“Senotherapy as a multitarget intervention in chronic obesity: Modulation of senescence, neuroinflammation, dysbiosis, and synaptic integrity in middle-aged female Wistar rats”

Abstract

The Obesity pandemic is a global health problem that has been reported to be more prevalent in women than in men. Obesity is a risk factor for numerous diseases and has recently been related to deficits in memory and learning processes. Chronic obesity is associated with senescent cell accumulation, peripheral and central inflammation, and cognitive decline. Hence, we aimed to evaluate the use of senotherapy to avoid these processes in a model of middle-aged female Wistar rats with chronic obesity. Rats received a hypercaloric diet (HD) from day 21 to middle age (14 months). The senomorphic sulforaphane (SFN) (0.5 mg/kg, 5 days/week) or the senolytic combination of Dasatinib + Quercetin (D + Q) (5 mg/kg and 50 mg/kg respectively, monthly) were administered from 12 to 14 months. The composition of the gut microbiota, the serum, cortical and hippocampal expression of pro- (IL-6 and IL-1β) and anti-inflammatory (IL-10) cytokines, as well as markers of cellular senescence (SA-β-gal, p21 and γH2AX) in the brain were determined. Also, the declarative memory (NOR test) and learning (Barnes maze) processes, and the expression of molecules involved in synaptic plasticity (BDNF, PSD95, and synaptophysin) were evaluated.

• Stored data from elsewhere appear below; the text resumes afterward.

`config.mk`:
```
export PLATFORM = sky130hd
export DESIGN_NAME = chpm_port
export DESIGN_NICKNAME = d
export VERILOG_FILES = /design/src/chpm_pkg.sv /design/src/chpm_port.sv
export SDC_FILE = /design/constraint.sdc
export NUM_CORES = 1
export LEC_CHECK = 0
export BUFFER_PORTS_ARGS = -buffer_cell sky130_fd_sc_hd__buf_2
export CAP_MARGIN = 5
export CORE_MARGIN = 2
export CORE_UTILIZATION = 55
export DETAILED_ROUTE_END_ITERATION = 8
export PLACE_DENSITY_LB_ADDON = 0.12
export SETUP_SLACK_MARGIN = 0.4
export SLEW_MARGIN = 20
export SYNTH_ARGS = -nofsm -noshare
export SYNTH_HDL_FRONTEND = slang
export SYNTH_SLANG_ARGS = --single-unit
```
`constraint.sdc`:
```
create_clock -name core_clk_in -period 2.2 [get_ports core_clk_in]
set_input_delay 0.33 -clock core_clk_in [delete_from_list [all_inputs] [get_ports core_clk_in]]
set_output_delay 0.33 -clock core_clk_in [all_outputs]
set_load 0.05 [all_outputs]
```
`src/chpm_pkg.sv`:
```
// chpm_pkg: constants and types of the card host port mode block
// assumes one 125 MHz core clock and an APB register bus
//
// Function
// - output-enable low at power-up selects disk mode
// - config registers sit in attribute space at 200h
// - memory/io modes decode eleven address lines plus attribute
// - disk mode picks task register from three lines
// - memory mode drives battery detect high always
// - io mode flags ready/busy or protect changes low
// - status-changed output gated by config status register
// - disk mode uses diagnostic pin for master/slave handshake
// - without DMA support, acknowledge input is ignored
// - ultra-DMA write: read strobe strobes, wait pin readies
// - ultra-DMA read: read strobe readies, wait pin strobes
// - wait pin totem pole in ultra-DMA, else open-drain
// - disk mode: cable select low means master
// - disk mode: task registers bytes, data transfers words
package chpm_pkg;
  // ==========================================
  // apb register map
  localparam logic [11:0] REG_CTRL = 12'h000;
  localparam logic [11:0] REG_STAT = 12'h004;
  localparam logic [11:0] REG_CONF = 12'h008;
  localparam logic [11:0] REG_ADDR = 12'h00c;
  localparam logic [31:0] CTRL_RST = 32'h0000_0011;
  localparam int CTL_RDY = 0;
  localparam int CTL_WP = 1;
  localparam int CTL_UDMA = 2;
  localparam int CTL_UWR = 3;
  localparam int CTL_WAIT = 4;
  localparam int CTL_DIAG = 5;
  localparam int CTL_DMAEN = 6;
  localparam int CTL_W = 7;
  localparam int ST_DMA_ACKNOWLEDGE_N = 6;
  // ==========================================
  // attribute space configuration registers
  localparam logic [10:0] ATTR_OPTION = 11'h200;
  localparam logic [10:0] ATTR_CCSR = 11'h202;
  localparam logic [1:0] ATTR_CFG_TOP = 2'h1;
  localparam int OPT_IDX_MSB = 5;
  localparam int CCSR_SIGCHG = 6;
  localparam int CCSR_CHANGED = 7;
  localparam logic [7:0] OPT_RST = 8'h00;
  localparam logic [7:0] CCSR_RST = 8'h00;
  // ==========================================
  // timing
  localparam logic [2:0] SETTLE_CYC = 3'h5;
  // ==========================================
  // types
  typedef enum logic [1:0] {MD_INIT, MD_MEM, MD_IO, MD_DISK} chpm_mode_e;
  typedef enum logic [2:0] {RG_NONE, RG_IOPORT, RG_MEMPORT, RG_CIS, RG_CONFIG, RG_TASK}
    chpm_region_e;
  typedef struct packed {
    logic [10:0] addr;
    logic reg_n;
    logic oe_n;
    logic we_n;
    logic iord_n;
    logic iowr_n;
    logic ce1_n;
    logic card_enable_upper_n;
    logic cable_select_n;
    logic [7:0] data;
  } chpm_pins_s;
endpackage

```
`src/chpm_port.sv`:
```
// chpm_port: host port mode logic of the storage card
// assumes host pins are asynchronous and software sits on APB
`timescale 1ns/10ps
module chpm_port
  import chpm_pkg::*;
(
  input wire logic core_clk_in,
  input wire logic arst_n_in,
  input wire logic psel_in,
  input wire logic penable_in,
  input wire logic pwrite_in,
  input wire logic [11:0] paddr_in,
  input wire logic [31:0] pwdata_in,
  output logic [31:0] prdata_out,
  output logic pready_out,
  output logic pslverr_out,
  input wire chpm_pins_s host_pins_in,
  output logic [7:0] data_lo_out,
  output logic data_lo_oe_out,
  input wire logic multi_status_in,
  output logic multi_status_out,
  output logic multi_status_oe_out,
  output logic io_channel_ready_out,
  output logic io_channel_ready_oe_out,
  output logic [1:0] mode_out,
  output logic master_out,
  output logic word_access_out,
  output logic [2:0] task_index_out,
  output logic [2:0] region_out
);
  // ==========================================
  // pin synchronisers
  chpm_pins_s s1, s2, s3, pins, pins_q;
  logic d1, d2, d3, diag_f;
  always_ff @(posedge core_clk_in or negedge arst_n_in) begin
    if (!arst_n_in) begin
      s1 <= '1;
      s2 <= '1;
      s3 <= '1;
      pins <= '1;
      pins_q <= '1;
      d1 <= 1'b1;
      d2 <= 1'b1;
      d3 <= 1'b1;
      diag_f <= 1'b1;
    end else begin
      s1 <= host_pins_in;
      s2 <= s1;
      s3 <= s2;
      pins <= chpm_pins_s'((s2 & s3) | (pins & (s2 | s3)));
      pins_q <= pins;
      d1 <= multi_status_in;
      d2 <= d1;
      d3 <= d2;
      diag_f <= (d2 & d3) | (diag_f & (d2 | d3));
    end
  end

  // ==========================================
  // registers and state
  chpm_mode_e mode, next_mode;
  chpm_region_e region, region_q;
  logic [2:0] settle;
  logic [CTL_W-1:0] ctrl;
  logic [7:0] option, ccsr;
  logic changed, rdy_q, wp_q;
  logic [10:0] last_addr;

  // ==========================================
  // apb decode
  wire apb_setup = psel_in & ~penable_in;
  wire apb_wr = psel_in & penable_in & pwrite_in;
  wire hit_ctrl = (paddr_in == REG_CTRL);
  wire hit_stat = (paddr_in == REG_STAT);
  wire hit_conf = (paddr_in == REG_CONF);
  wire hit_addr = (paddr_in == REG_ADDR);
  wire hit_any = hit_ctrl | hit_stat | hit_conf | hit_addr;
  assign pready_out = 1'b1;
  assign pslverr_out = psel_in & penable_in & ~hit_any;

  // ==========================================
  // mode and host decode
  wire settled = (settle == SETTLE_CYC);
  wire disk = (mode == MD_DISK);
  wire memio = (mode == MD_MEM) | (mode == MD_IO);
  wire io_sel = (option[OPT_IDX_MSB:0] != '0);
  wire attr = ~pins.reg_n;
  wire card_sel = ~pins.ce1_n | ~pins.card_enable_upper_n;
  wire io_strobe = ~pins.iord_n | ~pins.iowr_n;
  wire cfg_hit = (pins.addr[10:9] == ATTR_CFG_TOP);
  wire udma = disk & ctrl[CTL_UDMA];
  wire we_rise = ~pins_q.we_n & pins.we_n;
  wire cfg_wr = memio & we_rise & (region_q == RG_CONFIG);
  wire opt_wr = cfg_wr & (pins_q.addr == ATTR_OPTION);
  wire ccsr_wr = cfg_wr & (pins_q.addr == ATTR_CCSR);
  wire clr_changed = ccsr_wr & pins_q.data[CCSR_CHANGED];
  wire chg_evt = (mode == MD_IO) & ((ctrl[CTL_RDY] ^ rdy_q) | (ctrl[CTL_WP] ^ wp_q));
  wire status_changed_n_n = ~(changed & ccsr[CCSR_SIGCHG]);
  wire cfg_rd = memio & ~pins.oe_n & (region == RG_CONFIG);
  wire [7:0] cfg_rdata = (pins.addr == ATTR_OPTION) ? option :
                         (pins.addr == ATTR_CCSR) ? {changed, ccsr[6:0]} : 8'h00;
  wire dma_ack = disk & ctrl[CTL_DMAEN] & ~pins.reg_n;
  // write: read strobe is host data strobe
  wire host_data_strobe = udma & ctrl[CTL_UWR] & pins.iord_n;
  // read: read strobe is host ready
  wire host_ready_for_data = udma & ~ctrl[CTL_UWR] & pins.iord_n;
  // data register only uses word bus
  wire disk_word = ~pins.ce1_n & (pins.addr[2:0] == 3'h0);
  // upper enable marks odd byte or word
  wire mem_word = ~pins.card_enable_upper_n & ~pins.ce1_n;
  wire [31:0] stat_word = {17'h0, region_q, task_index_out, 2'h0, dma_ack,
                           host_ready_for_data, host_data_strobe, diag_f,
                           master_out, mode};
  wire [31:0] rd_mux = hit_ctrl ? {{(32 - CTL_W){1'b0}}, ctrl} :
                       hit_stat ? stat_word :
                       hit_conf ? {16'h0, changed, ccsr[6:0], option} :
                       hit_addr ? {21'h0, last_addr} : 32'h0;

  // region decode in disk, memory and io modes
  always_comb begin
    region = RG_NONE;
    if (disk) begin
      if (card_sel) begin
        region = RG_TASK;
      end
    end else if (memio && card_sel) begin
      if (mode == MD_IO && io_strobe) begin
        region = RG_IOPORT;
      end else if (attr && cfg_hit) begin
        region = RG_CONFIG;
      end else if (attr) begin
        region = RG_CIS;
      end else begin
        region = RG_MEMPORT;
      end
    end
  end

  always_comb begin
    next_mode = mode;
    case (mode)
      MD_INIT: begin
        if (settled) begin
          next_mode = pins.oe_n ? MD_MEM : MD_DISK;
        end
      end
      MD_MEM: begin
        if (io_sel) begin
          next_mode = MD_IO;
        end
      end
      MD_IO: begin
        if (!io_sel) begin
          next_mode = MD_MEM;
        end
      end
      MD_DISK: next_mode = MD_DISK;
      default: next_mode = MD_INIT;
    endcase
  end

  // ==========================================
  // state registers
  always_ff @(posedge core_clk_in or negedge arst_n_in) begin
    if (!arst_n_in) begin
      mode <= MD_INIT;
      settle <= 3'h0;
    end else begin
      mode <= next_mode;
      if (!settled) begin
        settle <= settle + 3'h1;
      end
    end
  end

  always_ff @(posedge core_clk_in or negedge arst_n_in) begin
    if (!arst_n_in) begin
      ctrl <= CTRL_RST[CTL_W-1:0];
      prdata_out <= 32'h0;
    end else begin
      if (apb_wr && hit_ctrl) begin
        ctrl <= pwdata_in[CTL_W-1:0];
      end
      if (apb_setup) begin
        prdata_out <= rd_mux;
      end
    end
  end

  always_ff @(posedge core_clk_in or negedge arst_n_in) begin
    if (!arst_n_in) begin
      option <= OPT_RST;
      ccsr <= CCSR_RST;
      changed <= 1'b0;
      rdy_q <= 1'b1;
      wp_q <= 1'b0;
    end else begin
      rdy_q <= ctrl[CTL_RDY];
      wp_q <= ctrl[CTL_WP];
      if (opt_wr) begin
        option <= pins_q.data;
      end
      if (ccsr_wr) begin
        ccsr <= pins_q.data;
      end
      // set wins over the host clear
      changed <= chg_evt | (changed & ~clr_changed);
    end
  end

  // ==========================================
  // host side outputs
  always_ff @(posedge core_clk_in or negedge arst_n_in) begin
    if (!arst_n_in) begin
      region_q <= RG_NONE;
      task_index_out <= 3'h0;
      last_addr <= 11'h0;
      data_lo_out <= 8'h00;
      data_lo_oe_out <= 1'b0;
      master_out <= 1'b0;
      word_access_out <= 1'b0;
    end else begin
      region_q <= region;
      if (region != RG_NONE) begin
        last_addr <= pins.addr;
      end
      // three low lines pick task register
      if (disk) begin
        task_index_out <= pins.addr[2:0];
      end
      data_lo_out <= cfg_rd ? cfg_rdata : 8'h00;
      data_lo_oe_out <= cfg_rd;
      master_out <= disk & ~pins.cable_select_n;
      word_access_out <= disk ? disk_word : (memio & mem_word);
    end
  end

  always_ff @(posedge core_clk_in or negedge arst_n_in) begin
    if (!arst_n_in) begin
      multi_status_out <= 1'b1;
      multi_status_oe_out <= 1'b0;
      io_channel_ready_out <= 1'b0;
      io_channel_ready_oe_out <= 1'b0;
    end else begin
      // battery detect high in memory mode
      multi_status_out <= (mode == MD_IO) ? status_changed_n_n : ~disk;
      multi_status_oe_out <= disk ? ctrl[CTL_DIAG] : memio;
      if (udma) begin
        io_channel_ready_out <= ctrl[CTL_WAIT];
        io_channel_ready_oe_out <= 1'b1;
      end else begin
        io_channel_ready_out <= 1'b0;
        io_channel_ready_oe_out <= ~ctrl[CTL_WAIT];
      end
    end
  end

  assign mode_out = mode;
  // region decoded on the previous clock, none when idle
  assign region_out = region_q;
endmodule

```
==> results of run 1 <==
[synthesized netlist by cell type (2+ instances only)]
library cell and n:
conb_1 2, o2bb2ai_1 2, nand2b_1 2, clkbuf_1 6, o211ai_1 4, nor4_1 4, and3_1 2, a221o_1 5
buf_1 3, and4_1 2, nor4b_1 3, nor3_1 4, or4_1 2, o21ai_0 18, maj3_1 28, mux2_2 40
ha_1 8, a21oi_1 6, a22oi_1 12, nand2_1 29, dfstp_2 136, nor2b_1 4, inv_1 8, mux2i_1 4
nor2_1 17, buf_4 17, xnor2_1 2, a32oi_1 2, nand3_1 4, dfrtp_1 74, nand4_1 2, o221ai_1 2
[placed cells by master, fill, tap and decap left out, types with 3 or more instances in the layout]
| cell | instances |
|---|---|
| dfstp_2 | 136 |
| buf_2 | 90 |
| dfrtp_1 | 72 |
| mux2_2 | 31 |
| dlygate4sd3_1 | 29 |
| nand2_1 | 28 |
| maj3_1 | 28 |
| buf_4 | 25 |
| clkbuf_16 | 22 |
| o21ai_0 | 18 |
| conb_1 | 17 |
| a22oi_1 | 12 |
| mux2_4 | 10 |
| nor2_1 | 9 |
| nor2_4 | 7 |
| a21oi_1 | 6 |
| clkbuf_1 | 6 |
| inv_1 | 5 |
| a221o_1 | 5 |
| ha_1 | 5 |
| clkinv_2 | 5 |
| buf_12 | 5 |
| o211ai_1 | 4 |
| nand3_1 | 4 |
| mux2i_1 | 4 |
| nor3_1 | 4 |
| nor2b_1 | 3 |
| clkbuf_8 | 3 |
| buf_6 | 3 |
[per-layer routing]
layer / track usage, % / part of all wire (%) / up-vias / routed length [microns]
met5: 0 / 0 / - / 0
met4: 6.912 / 2.3 / 0 / 333
met3: 4.087 / 5.9 / 32 / 865
met2: 34.66 / 49 / 127 / 7186
met1: 28.09 / 43 / 2253 / 6328
li1: - / - / 1981 / -
[path summary, 6_finish.rpt]
kind                               from          end  slack, ns
setup reg to reg              option[2]  mode_out[1]       0.26
setup / recovery              option[2]  mode_out[1]       0.26
max in group asynchronous     arst_n_in      pins[3]       1.04
hold reg to reg                  s1[15]       s2[15]       0.35
min in group asynchronous     arst_n_in    settle[2]       0.42
hold / removal             pwdata_in[3]      ctrl[3]       0.08
[through the flow]
stage,worst slack [ns],std cells
after floorplan,0.09393,492
after global placement,0.06161,749
after detailed placement,0.04332,749
after CTS,0.2533,829
after global routing,0.1906,832
final,0.2580,832
[area by class of cell]
class / count / area [sq um] / area share [%]
sequential: 210 / 5428 / 57.09
multi-input combinational: 247 / 2071 / 21.78
timing repair buffer: 154 / 1091 / 11.48
clock buffer: 30 / 600.6 / 6.317
tap: 176 / 220.2 / 2.316
clock inverter: 7 / 63.81 / 0.6712
inverter: 8 / 32.53 / 0.3422
[flip-flops by register name (all words and copies together), names as in the netlist, 11 cells and up]
register and count:
pins 27, s1 27, s3 27, last_addr 11, s2 27, pins_q 20
prdata_out 16
[timing repair]
action / CTS / global route
hold buffers: 29 / 0
endpoints found under the setup margin: 27 / 41
gates cloned: 1 / 0
pin swaps: 6 / 4
resized for setup: 30 / 22
buffers inserted: 13 / 3
endpoints found under the hold margin: 75 / 0
[cells by family after synthesis]
logic type / synth area share [%]
adders and majority gates: 5.128
buffers and inverters: 2.648
DFF: 73.14
xor gates and xnor gates: 0.3543
other: 0.1013
muxes: 6.815
AOI/OAI and AO/OA: 5.871
and+or+nand+nor: 5.938
[power groups by stage]
stage	Clock, mW	Combinational [mW]	Sequential (mW)
floorplan	0	0.805	4.94
global placement	0	1.54	4.70
detailed placement	0	1.59	4.72
CTS	3.46	1.83	4.68
global route	3.65	2.00	4.72
finish	3.39	1.87	4.68
==> impl_metrics.toml, run 1 <==
[timing]
hold_viol = 0
grt_setup_unrepaired = "true"
tightest_slew_ns = 0.6562
hold_slack_ns = 0.07837
setup_tns_ns = 0
drv_slew = 0
fin_skew_ns = 0.006995
timing.final.crit_period_ns = 1.942
max_freq_ghz = 0.5149
post-route-period-util_pct = 88.27
max_slew_margin_pct = 56.25
finalSetupViolCount = 0

[layout]
stdcell_area_sq_um = 9507
n_antenna_cell = 0
utilization_pct = 72.07
drive_gt1_share_pct = 55.64
nets = 727
nFillCells = 884
layout-area-overhead-vs-synth_pct = 28.17

[setup_path]
arrival_ns = 2.31
cp_cell_sequence = "or4_4 -> o31a_1 -> a221o_1 -> mux2_4"
cpPeakStageDelay_ns = 0.54
reg2reg_depth = 4
slowest_stage = "or4_4"
critPathCaptureType = "register"
crit_family = "compound AO/OA/AOI/OAI gates"
critPathMaxFanout = 2
required_ns = 2.57
critPathBufInv = 0
startpoint_type = "register"
cp.depth = 4
critPathKind = "register to register"

[drt]
initialDrtViolationCount = 210
vias = 4393
postRouteWirelength_microns = 14710
remaining_drc_errors = 0
wl_per_cell_microns = 17.69
vias_per_cell = 5.280
drtPass1Iterations = 5
ant_nets = 0

[placed_design]
port_buffers = 91
placed_area_sq_um = 8183
dp_hpwl_microns = 9714
gp_congestion = 0.8533

[power]
irDropWorstVdd_mv = 0.6701
netSwitchingFraction_pct = 27.64
p_comb_share_pct = 18.8
p_per_area_nw_per_um2 = 1046
p_sw_mw = 2.749
pwr-share-clk_pct = 34.1
p_int_mw = 7.197
total_leakage_power_nw = 4.155
power_mw = 9.946
pwr-share-seq_pct = 47.1

[die]
row_count = 42
die_x_microns = 120.1
core_sq_um = 13190
pin_count = 134
start_util_pct = 56.23
die_area_sq_um = 14430
die_h_microns = 120.1

[logic_synthesis]
async_flop_share_pct = 100.0
synthFlopType = "dfstp_2"
syn_avg_cell_area_sq_um = 15.55
yosys.area.top_type = "dfstp_2"
yosys_warnings = 0
syn-instance-count = 477
synth.distinct_cells = 55
yosysSeqAreaShare_pct = 73.14
synth_top_area_share_pct = 48.18
synth_area_sq_um = 7417
synth_seq_cells = 210
synth_area_leaders = "dfstp_2 48%, dfrtp_1 25%, mux2_2 6.1%"
synth_enable_flop_cells = 0

[hold_path]
hold_depth = 2
hold_class = "input port to register"

[global_route]
antenna_found_initial = 0
grt_pass1_wl_microns = 23690
grt_pass1_vias = 4555
grt_overflow = 0
grt_use_total_pct = 20.95
grt_max_degree = 72

[clocking]
cts_buffers = 21
cts.clk_slew.worst_paths_ns = 0.06
cts_tree = "built"
clockBufferDepth = 3
cts_root_buf = "clkbuf_16"
clock_sinks = 210
insertion_delay_ns = 0.49
cts.htree.levels = 1

[job]
max_cap_viol_count = 0

[status]
status = "completed"
No activity file was read; power rests on OpenSTA's default activity.
==> run 2: changes to the inputs <==
Settings changed: BUFFER_PORTS_ARGS -buffer_cell sky130_fd_sc_hd__buf_2 to default, CORE_UTILIZATION 55 to 60, CTS_BUF_LIST from default to sky130_fd_sc_hd__clkbuf_8 sky130_fd_sc_hd__clkbuf_16, DONT_BUFFER_PORTS from default to 1.
==> impl_metrics.toml, run 2 (same netlist as run 1, synthesis figures left out) <==
[power]
irDropWorstVdd_mv = 0.7709
pwr-share-clk_pct = 36.2
total_leakage_power_nw = 3.801
p_per_area_nw_per_um2 = 1119
netSwitchingFraction_pct = 26.34
power_mw = 10.17
p_comb_share_pct = 16.1
p_sw_mw = 2.680
pwr-share-seq_pct = 47.7
p_int_mw = 7.492

[clocking]
cts_buffers = 21
cts.clk_slew.worst_paths_ns = 0.06
cts.htree.levels = 1
insertion_delay_ns = 0.49
clock_sinks = 210
clockBufferDepth = 3
cts_tree = "built"
cts_root_buf = "clkbuf_16"

[layout]
nets = 639
register_area_sq_um = 5428
layout_common_cells = "136 x dfstp_2, 72 x dfrtp_1, 35 x dlygate4sd3_1"
final_common_cell = "dfstp_2"
stdcell_area_sq_um = 9090
layout-area-overhead-vs-synth_pct = 22.55
multi_input_area_sq_um = 2047
utilization_pct = 75.36
drive_gt1_share_pct = 47.62
n_antenna_cell = 0
nFillCells = 735

[setup_path]
cp_cell_sequence = "or4_4 -> o31a_1 -> a221o_1 -> mux2_4"
critPathCaptureType = "register"
crit_family = "compound AO/OA/AOI/OAI gates"
critPathKind = "register to register"
slowest_stage = "or4_4"
startpoint_type = "register"
r2r_start = "option[2]"
crit_start = "option[2]"
arrival_ns = 2.34
cpPeakStageDelay_ns = 0.55
critPathBufInv = 0
required_ns = 2.58
critPathMaxFanout = 2

[drt]
drtPass1Iterations = 4
postRouteWirelength_microns = 14160
wl_per_cell_microns = 19.26
vias_per_cell = 5.514
remaining_drc_errors = 0
vias = 4053
ant_nets = 0
initialDrtViolationCount = 227

[timing]
hold_viol = 210
tightest_slew_ns = 0.6543
fin_skew_ns = 0.009505
timing.final.crit_period_ns = 1.964
max_freq_ghz = 0.5090
setup_tns_ns = 0
hold_slack_ns = -0.4626
finalSetupViolCount = 0
drv_slew = 0
max_slew_margin_pct = 56.38
post-route-period-util_pct = 89.29
grt_setup_unrepaired = "true"

[global_route]
antenna_found_initial = 0
grt_pass1_wl_microns = 22250
grt_use_total_pct = 21.84
grt_pass1_vias = 4313
grt_max_degree = 211
grt_overflow = 0

[placed_design]
dp_hpwl_microns = 8684
gp_congestion = 0.8642
port_buffers = 0
placed_area_sq_um = 7654

[hold_path]
hold_class = "input port to asynchronous set/reset pin"

[die]
die_h_microns = 115.2
die_area_sq_um = 13270
row_count = 40
die_x_microns = 115.2
pin_count = 134
start_util_pct = 61.49
core_sq_um = 12060

[job]
max_cap_viol_count = 0

[status]
status = "finished with violations"
violations = "negative hold slack"
==> run 2: final cells by class <==
cell class	count	share of cell area (%)
sequential	210	59.71
multi-input combinational	247	22.52
timing repair buffer	66	7.130
clock buffer	24	6.235
tap	168	2.312
clock inverter	12	1.734
inverter	8	0.3579
==> run 2: power by group through the flow <==
stage | clock network, mW | logic (mW) | registers [mW]
finish | 3.68 | 1.64 | 4.85
global route | 3.92 | 1.73 | 4.90
detailed placement | 0 | 1.23 | 4.90
floorplan | 0 | 0.805 | 4.94
global placement | 0 | 1.18 | 4.88
CTS | 3.75 | 1.48 | 4.85
==> run 2: stage by stage <==
stage	setup slack, ns	instances	hold WS, ns
6_report	0.2355	735	-0.4626
5_1_grt	0.1954	735	-0.4816
4_1_cts	0.2579	727	-0.4736
3_5_place_dp	0.04827	646	0.03971
3_3_place_gp	0.07953	646	0.03925
2_1_floorplan	0.09393	492	0.03441
==> run 2: worst register-to-register path: cells and delay by family, from the launching register on <==
kind / cells / cell delay (ns)
multiplexers: 1 / 0.31
AND/OR/NAND/NOR: 1 / 0.55
AO/OA/AOI/OAI: 2 / 0.62
flip-flops: 1 / 0.38
==> run 2: timing repair <==
item / 4_1_cts / 5_1_grt
hold endpoints to repair: 244 / 211
endpoints found under the setup margin: 40 / 38
pin swaps: 5 / 4
resized for setup: 31 / 25
gates cloned: 1 / 1
hold buffers: 34 / 1
setup buffers: 10 / 6
==> run 2: path summary, 6_finish.rpt <==
check,to,cells after the start,slack (ns)
setup reg to reg,mode_out[1],4,0.24
max in group asynchronous,pins[2],0,2.34
min in group core_clk_in,prdata_out[8],2,0.05
hold / removal,io_channel_ready_out,0,-0.46
hold reg to reg,s2[6],0,0.35
setup / recovery,mode_out[1],4,0.24
==> run 2: layer usage <==
layer	global-route usage, %	wire length [microns]	up-vias
li1	-	-	1794
met1	28.72	5991	2088
met2	36.47	6929	146
met3	5.061	885	25
met4	6.988	351	0
met5	0	0	-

HD-fed rats presented gut dysbiosis, local and systemic inflammation, and severe cognitive impairments. Senotherapy reversed inflammation, with SFN demonstrating greater effectiveness. D + Q treatment failed to prevent cognitive deficits or modulate gut microbial composition. In contrast, SFN significantly improved performance in both behavioral tests, increased SYP and PSD-95, and prevented some of the gut microbial changes induced by the HD.